### Goal of the exercise
Return all of the entries below exactly as they are given.

### Supplied entries
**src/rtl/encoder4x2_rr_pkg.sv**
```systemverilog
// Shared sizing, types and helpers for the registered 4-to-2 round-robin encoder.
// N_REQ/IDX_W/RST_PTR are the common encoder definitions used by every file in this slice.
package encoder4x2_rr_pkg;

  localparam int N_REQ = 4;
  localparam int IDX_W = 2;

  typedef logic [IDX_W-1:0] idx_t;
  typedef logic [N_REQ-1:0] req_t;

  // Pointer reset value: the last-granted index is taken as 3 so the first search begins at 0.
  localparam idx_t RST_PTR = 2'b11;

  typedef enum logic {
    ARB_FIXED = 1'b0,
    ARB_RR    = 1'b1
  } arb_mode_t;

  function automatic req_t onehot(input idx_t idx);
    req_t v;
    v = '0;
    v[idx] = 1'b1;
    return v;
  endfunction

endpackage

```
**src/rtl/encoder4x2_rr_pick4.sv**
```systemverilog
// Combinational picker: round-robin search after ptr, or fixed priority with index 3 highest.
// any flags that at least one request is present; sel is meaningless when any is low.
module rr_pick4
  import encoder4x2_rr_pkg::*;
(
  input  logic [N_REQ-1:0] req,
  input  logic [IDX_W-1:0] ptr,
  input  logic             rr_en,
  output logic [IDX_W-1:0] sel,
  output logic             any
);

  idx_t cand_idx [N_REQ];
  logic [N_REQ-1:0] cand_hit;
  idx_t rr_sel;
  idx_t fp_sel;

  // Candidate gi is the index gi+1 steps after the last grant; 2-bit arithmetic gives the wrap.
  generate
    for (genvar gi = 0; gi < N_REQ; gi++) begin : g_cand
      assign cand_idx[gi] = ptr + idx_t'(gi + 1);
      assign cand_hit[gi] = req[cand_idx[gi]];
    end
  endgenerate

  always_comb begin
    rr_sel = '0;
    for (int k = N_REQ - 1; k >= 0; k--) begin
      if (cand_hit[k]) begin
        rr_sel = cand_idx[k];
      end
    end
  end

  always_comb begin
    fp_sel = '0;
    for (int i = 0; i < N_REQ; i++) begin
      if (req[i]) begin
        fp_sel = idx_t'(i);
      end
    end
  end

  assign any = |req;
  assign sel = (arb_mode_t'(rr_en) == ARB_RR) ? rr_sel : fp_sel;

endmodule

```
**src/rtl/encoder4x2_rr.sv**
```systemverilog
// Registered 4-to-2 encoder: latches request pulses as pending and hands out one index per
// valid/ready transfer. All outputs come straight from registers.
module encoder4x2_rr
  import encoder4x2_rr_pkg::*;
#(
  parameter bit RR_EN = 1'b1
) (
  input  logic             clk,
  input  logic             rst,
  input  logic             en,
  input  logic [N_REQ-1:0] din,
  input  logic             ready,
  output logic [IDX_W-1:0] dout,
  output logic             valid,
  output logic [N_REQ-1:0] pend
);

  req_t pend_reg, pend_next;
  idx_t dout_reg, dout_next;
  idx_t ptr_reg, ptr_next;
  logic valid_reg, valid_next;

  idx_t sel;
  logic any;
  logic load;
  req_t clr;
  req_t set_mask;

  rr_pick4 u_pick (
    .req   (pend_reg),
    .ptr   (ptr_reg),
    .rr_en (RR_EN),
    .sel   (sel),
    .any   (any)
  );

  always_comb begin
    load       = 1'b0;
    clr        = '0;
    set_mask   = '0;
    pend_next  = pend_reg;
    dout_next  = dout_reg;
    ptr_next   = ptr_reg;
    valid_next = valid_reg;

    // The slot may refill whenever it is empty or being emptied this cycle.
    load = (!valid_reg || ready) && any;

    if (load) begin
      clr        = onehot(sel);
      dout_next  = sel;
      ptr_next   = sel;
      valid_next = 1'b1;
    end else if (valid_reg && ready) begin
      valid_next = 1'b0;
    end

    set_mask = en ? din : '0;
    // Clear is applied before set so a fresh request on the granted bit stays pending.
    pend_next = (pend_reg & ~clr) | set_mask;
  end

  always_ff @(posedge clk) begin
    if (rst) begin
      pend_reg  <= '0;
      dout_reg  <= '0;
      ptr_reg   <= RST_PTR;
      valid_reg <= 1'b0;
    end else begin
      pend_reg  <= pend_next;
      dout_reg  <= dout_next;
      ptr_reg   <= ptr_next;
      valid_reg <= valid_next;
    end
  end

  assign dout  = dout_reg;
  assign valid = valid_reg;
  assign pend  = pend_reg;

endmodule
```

### Answer space
**src/rtl/encoder4x2_rr_pkg.sv**
```systemverilog
// Shared sizing, types and helpers for the registered 4-to-2 round-robin encoder.
// N_REQ/IDX_W/RST_PTR are the common encoder definitions used by every file in this slice.
package encoder4x2_rr_pkg;

  localparam int N_REQ = 4;
  localparam int IDX_W = 2;

  typedef logic [IDX_W-1:0] idx_t;
  typedef logic [N_REQ-1:0] req_t;

  // Pointer reset value: the last-granted index is taken as 3 so the first search begins at 0.
  localparam idx_t RST_PTR = 2'b11;

  typedef enum logic {
    ARB_FIXED = 1'b0,
    ARB_RR    = 1'b1
  } arb_mode_t;

  function automatic req_t onehot(input idx_t idx);
    req_t v;
    v = '0;
    v[idx] = 1'b1;
    return v;
  endfunction

endpackage

```
**src/rtl/encoder4x2_rr_pick4.sv**
```systemverilog
// Combinational picker: round-robin search after ptr, or fixed priority with index 3 highest.
// any flags that at least one request is present; sel is meaningless when any is low.
module rr_pick4
  import encoder4x2_rr_pkg::*;
(
  input  logic [N_REQ-1:0] req,
  input  logic [IDX_W-1:0] ptr,
  input  logic             rr_en,
  output logic [IDX_W-1:0] sel,
  output logic             any
);

  idx_t cand_idx [N_REQ];
  logic [N_REQ-1:0] cand_hit;
  idx_t rr_sel;
  idx_t fp_sel;

  // Candidate gi is the index gi+1 steps after the last grant; 2-bit arithmetic gives the wrap.
  generate
    for (genvar gi = 0; gi < N_REQ; gi++) begin : g_cand
      assign cand_idx[gi] = ptr + idx_t'(gi + 1);
      assign cand_hit[gi] = req[cand_idx[gi]];
    end
  endgenerate

  always_comb begin
    rr_sel = '0;
    for (int k = N_REQ - 1; k >= 0; k--) begin
      if (cand_hit[k]) begin
        rr_sel = cand_idx[k];
      end
    end
  end

  always_comb begin
    fp_sel = '0;
    for (int i = 0; i < N_REQ; i++) begin
      if (req[i]) begin
        fp_sel = idx_t'(i);
      end
    end
  end

  assign any = |req;
  assign sel = (arb_mode_t'(rr_en) == ARB_RR) ? rr_sel : fp_sel;

endmodule

```
**src/rtl/encoder4x2_rr.sv**
```systemverilog
// Registered 4-to-2 encoder: latches request pulses as pending and hands out one index per
// valid/ready transfer. All outputs come straight from registers.
module encoder4x2_rr
  import encoder4x2_rr_pkg::*;
#(
  parameter bit RR_EN = 1'b1
) (
  input  logic             clk,
  input  logic             rst,
  input  logic             en,
  input  logic [N_REQ-1:0] din,
  input  logic             ready,
  output logic [IDX_W-1:0] dout,
  output logic             valid,
  output logic [N_REQ-1:0] pend
);

  req_t pend_reg, pend_next;
  idx_t dout_reg, dout_next;
  idx_t ptr_reg, ptr_next;
  logic valid_reg, valid_next;

  idx_t sel;
  logic any;
  logic load;
  req_t clr;
  req_t set_mask;

  rr_pick4 u_pick (
    .req   (pend_reg),
    .ptr   (ptr_reg),
    .rr_en (RR_EN),
    .sel   (sel),
    .any   (any)
  );

  always_comb begin
    load       = 1'b0;
    clr        = '0;
    set_mask   = '0;
    pend_next  = pend_reg;
    dout_next  = dout_reg;
    ptr_next   = ptr_reg;
    valid_next = valid_reg;

    // The slot may refill whenever it is empty or being emptied this cycle.
    load = (!valid_reg || ready) && any;

    if (load) begin
      clr        = onehot(sel);
      dout_next  = sel;
      ptr_next   = sel;
      valid_next = 1'b1;
    end else if (valid_reg && ready) begin
      valid_next = 1'b0;
    end

    set_mask = en ? din : '0;
    // Clear is applied before set so a fresh request on the granted bit stays pending.
    pend_next = (pend_reg & ~clr) | set_mask;
  end

  always_ff @(posedge clk) begin
    if (rst) begin
      pend_reg  <= '0;
      dout_reg  <= '0;
      ptr_reg   <= RST_PTR;
      valid_reg <= 1'b0;
    end else begin
      pend_reg  <= pend_next;
      dout_reg  <= dout_next;
      ptr_reg   <= ptr_next;
      valid_reg <= valid_next;
    end
  end

  assign dout  = dout_reg;
  assign valid = valid_reg;
  assign pend  = pend_reg;

endmodule
```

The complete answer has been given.